(WORK TO COMPLETE)
Begin at the line containing "clkbuf_2 | 0 | 23" in the entries below and end at the line containing "run 2 against"; transcribe that range exactly and nothing outside it.

*** Opening INFORMATION PROVIDED ***

File: src/rtl/cas_key_loader.sv
// Serial key loader: shifts an LSB-first key from NVM and commits it atomically.
// Optional parity check over the key is enabled by defining KEY_PARITY_EN.
module cas_key_loader #(
  parameter int KEY_W = 64,
  parameter int CNT_W = 7
) (
  input  logic             clk,
  input  logic             rst_n,
  input  logic             load_start,
  input  logic             load_abort,
  input  logic             key_bit,
  input  logic             key_bit_valid,
  output logic             key_bit_ready,
  output logic [KEY_W-1:0] keyinput,
  output logic             key_valid,
  output logic             busy,
  output logic             load_err
);

`ifdef KEY_PARITY_EN
  typedef enum logic [2:0] {
    IDLE, SHIFT, PARITY, COMMIT, LOCKED
  } state_t;
`else
  typedef enum logic [2:0] {
    IDLE, SHIFT, COMMIT, LOCKED
  } state_t;
`endif

  state_t           state_q, state_d;
  logic [CNT_W-1:0] cnt_q;
  logic [KEY_W-1:0] sreg_q;
  logic [KEY_W-1:0] key_q;
  logic             kv_q;
  logic             accept;
  logic             last;

  assign accept = key_bit_valid & key_bit_ready;
  assign last   = (cnt_q == CNT_W'(KEY_W - 1));

`ifdef KEY_PARITY_EN
  logic err_q;
  logic par_ok;
  assign par_ok = (key_bit == ^sreg_q);
  assign load_err = err_q;
  assign key_bit_ready =
    (state_q == SHIFT) | (state_q == PARITY);
  assign busy = key_bit_ready | (state_q == COMMIT);
`else
  assign load_err = 1'b0;
  assign key_bit_ready = (state_q == SHIFT);
  assign busy = key_bit_ready | (state_q == COMMIT);
`endif

  assign keyinput  = key_q;
  assign key_valid = kv_q;

  always_ff @(posedge clk or negedge rst_n) begin
    if (!rst_n) state_q <= IDLE;
    else        state_q <= state_d;
  end

  always_comb begin
    state_d = state_q;
    unique case (state_q)
      IDLE, LOCKED: begin
        if (load_start) state_d = SHIFT;
      end
      SHIFT: begin
        if (load_abort) begin
          state_d = IDLE;
        end else if (accept && last) begin
`ifdef KEY_PARITY_EN
          state_d = PARITY;
`else
          state_d = COMMIT;
`endif
        end
      end
`ifdef KEY_PARITY_EN
      PARITY: begin
        if (load_abort)  state_d = IDLE;
        else if (accept) state_d = par_ok ? COMMIT : IDLE;
      end
`endif
      COMMIT:  state_d = LOCKED;
      default: state_d = IDLE;
    endcase
  end

  always_ff @(posedge clk or negedge rst_n) begin
    if (!rst_n) begin
      cnt_q  <= '0;
      sreg_q <= '0;
      key_q  <= '0;
      kv_q   <= 1'b0;
    end else begin
      unique case (state_q)
        IDLE, LOCKED: begin
          if (load_start) begin
            cnt_q  <= '0;
            sreg_q <= '0;
            key_q  <= '0;
            kv_q   <= 1'b0;
          end
        end
        SHIFT: begin
          if (load_abort) begin
            cnt_q  <= '0;
            sreg_q <= '0;
          end else if (accept) begin
            sreg_q <= sreg_q | (KEY_W'(1) << cnt_q);
            if (!key_bit) sreg_q <= sreg_q;
            cnt_q  <= cnt_q + CNT_W'(1);
          end
        end
`ifdef KEY_PARITY_EN
        PARITY: begin
          if (load_abort || (accept && !par_ok)) begin
            cnt_q  <= '0;
            sreg_q <= '0;
          end
        end
`endif
        COMMIT: begin
          key_q <= sreg_q;
          kv_q  <= 1'b1;
        end
        default: ;
      endcase
    end
  end

`ifdef KEY_PARITY_EN
  // Error flag is sticky from a failed check until the next accepted start.
  always_ff @(posedge clk or negedge rst_n) begin
    if (!rst_n) begin
      err_q <= 1'b0;
    end else if ((state_q == IDLE || state_q == LOCKED)
                 && load_start) begin
      err_q <= 1'b0;
    end else if (state_q == PARITY && !load_abort
                 && accept && !par_ok) begin
      err_q <= 1'b1;
    end
  end
`endif

endmodule

File: config.mk
export PLATFORM = sky130hd
export DESIGN_NAME = cas_key_loader
export DESIGN_NICKNAME = d
export VERILOG_FILES = /design/src/rtl/cas_key_loader.sv
export SDC_FILE = /design/constraint.sdc
export NUM_CORES = 1
export LEC_CHECK = 0
export ABC_AREA = 1
export CAP_MARGIN = 20
export CORE_UTILIZATION = 62
export CTS_BUF_LIST = sky130_fd_sc_hd__clkbuf_2
export DETAILED_ROUTE_END_ITERATION = 8
export GPL_TIMING_DRIVEN = 0
export PLACE_DENSITY = 0.88
export RECOVER_POWER = 50
export SYNTH_ARGS = -nofsm -noshare
export SYNTH_HDL_FRONTEND = slang
export SYNTH_SLANG_ARGS = --single-unit
File: constraint.sdc
create_clock -name clk -period 2.6 [get_ports clk]
set_input_delay 0.78 -clock clk [delete_from_list [all_inputs] [get_ports clk]]
set_output_delay 0.78 -clock clk [all_outputs]
set_load 0.01 [all_outputs]
==> implementation parameters, run 1 <==
Parameter                              Value

CTS
  Clock Sink Count    138
  CTS H-tree depth    4
  Clock edge transition at the registers on the reported setup and hold paths    0.21 ns
  Cell at the root of the clock tree    clkbuf_2
  TritonCTS clock tree    built
  CTS Buf Count    17
  Worst-skew pair later-pin latency    0.69 ns
  Clock buffer depth    2

STA
  Final hold violations    0
  Clock period minus worst slack    2.49 ns
  Worst clock skew    0.0227 ns
  Peak Freq    402 MHz
  Number of slew-limit violations in the final report    65
  Remaining max-slew budget at the tightest pin    -9.13%
  Transition time of the tightest slew-check pin    1.64 ns
  Setup repair after global routing missed its margin    false
  Final setup violation count    0
  Share of the cycle needed by the critical path after routing    95.7%

Global routing
  Grt met3 use    4.94%
  Busiest metal layer after global routing    met2
  Wire length of the first global-routing pass    23,600 um
  GRT Total Usage    31.1%
  Number of antenna violations at the first check in global routing    0
  Vias in the first global route    4,816
  M2 GR Usage    48.8%
  Remaining Overflow, GRT    0
  GR Util met1    44.0%
  Largest net degree at the start of global routing    75

Power and ir drop
  Sequential cell fraction of total power    38.7%
  Leakage Power    3.11 nW
  Pwr dens    825 nW/um2
  Power consumption    5.88 mW
  Internal power consumption    3.48 mW
  Combinational Power Share    36.4%
  Switching power summed over all nets    2.40 mW
  Max rail drop VDD    735 uV
  Switching share of power    40.8%
  Fraction of power consumed by the clock network    24.9%

Worst setup path
  Cell-by-cell listing of the critical path    buf_4, ha_2, clkdlybuf4s15_1
  Flop-to-flop setup slack    0.19 ns
  Data arrival at the endpoint of the critical path    1.71 ns
  Number of cells traversed by the worst register-to-register path    7
  Classification of the worst setup path    reg2out
  Startpoint of the worst setup timing path    state_q[0]
  Library cell contributing the largest single delay on the critical path    dfrtp_1
  Capture point of the worst reg-to-reg path    sreg_q[43]
  CP required    1.82 ns
  Reg2reg start    state_q[0]
  Max Fanout on Critical Path    6
  Stage delay of the slowest cell on the critical path    0.44 ns
  Crit. End Element    output port
  Crit path launch type    flop

Floorplan
  Row Count    35
  Starting Density    64.2%
  Core Footprint    9280 um2
  Boundary Pins    74
  Width of the die    100 um
  Y dimension of the die    100 um
  Die outline area    10,000 um2

Placement
  Final RePlAce weighted congestion    0.867
  Sum of net half-perimeters after detailed placement    9990 um
  Buffers added on ports    72
  Number of placed cells counting well taps    880

Synth
  Dominant cell by count in the synthesized netlist    inv_1
  Synthesized netlist net count    692
  Count of flip-flops with a built-in enable after synthesis    0
  Share of synthesized area occupied by flip-flops and latches    57.9%
  Post-synth top area share    57.9%
  Share of async-settable or async-resettable flops after synthesis    100%
  Number of distinct library cells after synthesis    25
  Area of the mapped netlist    5960 um2
  Flip-flop and latch count after synthesis    138
  Area contributors post-synth    dfrtp_1 58%, inv_1 9.4%, o22ai_1 6.8%
  Warnings, synthesis    0
  Instance count of the mapped netlist    678
  Leading post-synthesis cells by instance count    149 x inv_1, 138 x dfrtp_1, 98 x nand2_1
  Mean Syn Cell Area    8.79 um2
  Dominant register cell in the synthesized netlist    dfrtp_1
  Most area-hungry cell type in the Yosys netlist    dfrtp_1

Hold path
  Worst Hold Class    in2async

Finish
  Number of antenna diodes    0
  Final standard cell count with taps included and fillers excluded    913
  Total Nets Final    786
  Layout area overhead    19.7%
  Final core occ    76.8%
  Share of post-route cells with drive strength above 1    8.55%

Detailed routing
  Vias per std cell    5.34
  Number of nets still failing antenna checks after routing    0
  DR WL/cell    15.6 um
  Starting DRT DRC Count    381
  Number of detailed-route iterations in the first pass    8
  Via count of the routed design    4,871
  Total length of routed wires    14,200 um
  Total DRC errors in the routed layout    0

Outcome
  Failing checks    max-capacitance violations, max-slew violations
  Result of the run    complete, but fails checks

Run
  Max-Cap Viols    1
## logic make-up after synthesis
group                    Yosys count  synth area share, %
AND/OR/NAND/NOR                  207                 14.4
buffers and inverters            187                 13.0
flip-flops                       138                 57.9
AO/OA/AOI/OAI                    137                 12.9
adder cells (fa/ha/maj)            8                 1.68
other                              1               0.0629
## state kept, by name (all words and copies together), names as in the netlist
name       count
sreg_q        64
key_valid      1
keyinput      64
cnt_q          7
state_q        2
## worst max path at each step
stage,endpoint,depth (start not counted)
finish,key_bit_ready,3
floorplan,sreg_q[11],6
global placement,keyinput[28],1
detailed placement,keyinput[61],5
global route,key_bit_ready,3
CTS,busy,4
## per-layer routing
| layer | wire [um] | vias to the layer above |
|---|---|---|
| li1 | - | 2310 |
| met4 | 295 | 0 |
| met1 | 6360 | 2339 |
| met2 | 6840 | 189 |
| met5 | 0 | - |
| met3 | 752 | 33 |
## power by group through the flow
stage	clock network [mW]	registers (mW)	logic [mW]
floorplan	0	2.32	1.49
global placement	0	2.32	2.11
detailed placement	0	2.32	2.17
CTS	1.47	2.28	2.18
global route	1.57	2.29	2.32
finish	1.46	2.28	2.14
## repair_timing
| item | in CTS | in global routing |
|---|---|---|
| hold buffers | 0 | 0 |
| resized for setup | 4 | 2 |
| setup buffers | 1 | 1 |
| setup endpoints to repair | 2 | 2 |
## metrics by stage
stage	cell area (um2)	setup TNS (ns)	hold WS (ns)	worst slack (ns)
floorplan	5960	0	0.481	0.845
global placement	6840	-584.90	0.489	-4.25
detailed placement	6870	-0.0951	0.507	-0.0250
CTS	7160	0	0.0385	0.0120
global route	7130	0	0.541	0.00905
finish	7130	0	0.473	0.113
## cell type report
cell class | instances | area [um2]
Buffer | 36 | 190
Clock buffer | 18 | 90.1
Clock inverter | 13 | 194
Fill cell | 682 | 2150
Inverter | 151 | 567
Multi-Input combinational cell | 353 | 1720
Sequential cell | 138 | 3450
Tap cell | 129 | 161
Timing Repair Buffer | 75 | 753
## placed cells by master, fill, tap and decap left out, types with 20 or more instances in the layout
cell | Yosys | routed
inv_1 | 149 | 149
dfrtp_1 | 138 | 138
nand2_1 | 98 | 99
nor2_1 | 69 | 70
clkdlybuf4s50_1 | 0 | 69
a21oi_1 | 66 | 66
o22ai_1 | 65 | 65
clkbuf_2 | 0 | 23
nand3_1 | 21 | 21
buf_2 | 20 | 20
## critical path, delay by kind of cell (launching register included)
kind	cells	cell delay, ns
DFF	1	0.44
buffers and inverters	2	0.38
adders and majority gates	1	0.21
(Power assumes the default switching activity.)
==> inputs of run 2 (changes only) <==
--- a/config.mk
+++ b/config.mk
@@ -7,6 +7,7 @@
 export LEC_CHECK = 0
 export ABC_AREA = 1
 export CAP_MARGIN = 20
+export CORE_ASPECT_RATIO = 0.7
 export CORE_UTILIZATION = 62
 export CTS_BUF_LIST = sky130_fd_sc_hd__clkbuf_2
 export DETAILED_ROUTE_END_ITERATION = 8
==> run 2 against run 1 <==
The flow still finishes with violations (max-capacitance violations, max-slew violations); clock skew up 0.0016 ns; power about the same; sequential share of layout area up 0.051 points; worst hold slack better by 0.063 ns; via count up 2.5%; register-to-register slack worse by 0.12 ns; non-clock buffer count unchanged; worst setup slack worse by 0.040 ns; utilization up 0.79 points; critical path type unchanged; largest cell class unchanged.
==> implementation parameters, run 2 (synthesis gave the netlist of run 1 again) <==
Parameter                              Value

Detailed routing
  Starting DRT DRC Count    394
  Via count of the routed design    4,995
  Number of detailed-route iterations in the first pass    6
  DR WL/cell    16.2 um
  Total DRC errors in the routed layout    0
  Total length of routed wires    14,700 um
  Number of nets still failing antenna checks after routing    0
  Vias per std cell    5.50

CTS
  Clock edge transition at the registers on the reported setup and hold paths    0.21 ns
  Cell at the root of the clock tree    clkbuf_2
  CTS Buf Count    17
  Clock Sink Count    138
  TritonCTS clock tree    built
  Clock buffer depth    2
  CTS H-tree depth    4
  Worst-skew pair later-pin latency    0.73 ns

Power and ir drop
  Combinational Power Share    38.0%
  Power consumption    5.87 mW
  Pwr dens    825 nW/um2
  Leakage Power    3.12 nW
  Switching share of power    41.6%
  Internal power consumption    3.43 mW
  Max rail drop VDD    584 uV
  Sequential cell fraction of total power    38.8%
  Fraction of power consumed by the clock network    23.2%
  Switching power summed over all nets    2.44 mW

Global routing
  Remaining Overflow, GRT    0
  GRT Total Usage    32.3%
  Vias in the first global route    5,020
  Wire length of the first global-routing pass    24,500 um
  Number of antenna violations at the first check in global routing    0
  Largest net degree at the start of global routing    78

STA
  Share of the cycle needed by the critical path after routing    97.2%
  Transition time of the tightest slew-check pin    1.59 ns
  Final TNS setup    0 ns
  Peak Freq    396 MHz
  Number of slew-limit violations in the final report    62
  Final setup violation count    0
  Setup repair after global routing missed its margin    false
  Final setup margin    0.0731 ns
  Remaining max-slew budget at the tightest pin    -6.21%
  Worst clock skew    0.0243 ns
  Clock period minus worst slack    2.53 ns
  Final hold violations    0

Placement
  Sum of net half-perimeters after detailed placement    10,300 um
  Buffers added on ports    72
  Worst slack, placed    -0.0361 ns
  Final RePlAce weighted congestion    0.895
  Number of placed cells counting well taps    875

Worst setup path
  Classification of the worst setup path    reg2out
  Crit. End Element    output port
  Crit path launch type    flop
  Max Fanout on Critical Path    6
  CP required    1.82 ns
  Data arrival at the endpoint of the critical path    1.75 ns

Hold path
  Worst Hold Class    reg2reg

Floorplan
  Die outline area    10,000 um2
  Boundary Pins    74
  Core Footprint    9180 um2
  Y dimension of the die    84.0 um
  Width of the die    119 um
  Row Count    29
  Starting Density    64.9%

Finish
  Number of filler instances in the final layout    635
  Most common cell after layout, fill and taps aside    inv_1
  Number of antenna diodes    0
  Final standard cell count with taps included and fillers excluded    909
  Most used cells in the layout excluding fill and tap cells    149 x inv_1, 138 x dfrtp_1, 99 x nand2_1
  Final core occ    77.6%
  Total Nets Final    786
  Share of post-route cells with drive strength above 1    8.54%
  Layout area overhead    19.5%

Outcome
  Result of the run    complete, but fails checks
  Failing checks    max-capacitance violations, max-slew violations

Run
  Max-Cap Viols    1
-- run 2: cell type report --
class	instances	area (um2)	area share, %
Sequential cell	138	3450	48.5
Multi-Input combinational cell	353	1720	24.2
Timing Repair Buffer	75	756	10.6
Inverter	151	567	7.96
Buffer	36	209	2.93
Clock inverter	14	171	2.41
Tap cell	124	155	2.18
Clock buffer	18	90.1	1.26
-- run 2: worst max-delay path, stage by stage, from the launching register on --
cell and delay, ns:
dfrtp_1 0.43, buf_4 0.14, ha_2 0.21, clkdlybuf4s15_1 0.25
-- run 2: per-stage QoR --
stage	hold slack [ns]	area, um2
floorplan	0.481	5960
global placement	0.481	6840
detailed placement	0.492	6860
CTS	0.532	7140
global route	0.549	7120
finish	0.536	7120
-- run 2: timing repair --
| action | CTS | global route |
|---|---|---|
| endpoints found under the hold margin | 19 | 0 |
| resized for setup | 7 | 0 |
| setup buffers | 1 | 0 |
| hold buffers | 1 | 0 |
| setup endpoints to repair | 2 | 0 |
-- run 2: power by group through the flow --
stage	Sequential (mW)	Clock [mW]	Combinational, mW
after floorplan	2.32	0	1.49
after global placement	2.31	0	2.12
after detailed placement	2.32	0	2.20
after CTS	2.28	1.37	2.20
after global routing	2.29	1.46	2.39
final	2.28	1.36	2.23
-- run 2: metal layers --
layer	GRT usage [%]	wire length, um	vias to the layer above
met1	43.7	6250	2387
li1	-	-	2318
met4	12.3	361	0
met3	7.92	1200	35
met2	51.1	6940	255
met5	0	0	-
-- run 2: worst paths after layout --
kind | startpoint | to | slack, ns | cells past startpoint
worst max-delay path | state_q[0] | key_bit_ready | 0.07 | 3
worst min-delay path | sreg_q[0] | sreg_q[0] | 0.54 | 2
worst max register to register | state_q[0] | sreg_q[54] | 0.07 | 7
worst min register to register | sreg_q[0] | sreg_q[0] | 0.54 | 2
max in group asynchronous | rst_n | sreg_q[53] | 0.59 | 3
min in group asynchronous | rst_n | sreg_q[8] | 0.96 | 2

*** Closing INFORMATION PROVIDED ***

(WRITTEN ANSWER)
clkbuf_2 | 0 | 23
nand3_1 | 21 | 21
buf_2 | 20 | 20
## critical path, delay by kind of cell (launching register included)
kind	cells	cell delay, ns
DFF	1	0.44
buffers and inverters	2	0.38
adders and majority gates	1	0.21
(Power assumes the default switching activity.)
==> inputs of run 2 (changes only) <==
--- a/config.mk
+++ b/config.mk
@@ -7,6 +7,7 @@
 export LEC_CHECK = 0
 export ABC_AREA = 1
 export CAP_MARGIN = 20
+export CORE_ASPECT_RATIO = 0.7
 export CORE_UTILIZATION = 62
 export CTS_BUF_LIST = sky130_fd_sc_hd__clkbuf_2
 export DETAILED_ROUTE_END_ITERATION = 8
==> run 2 against run 1 <==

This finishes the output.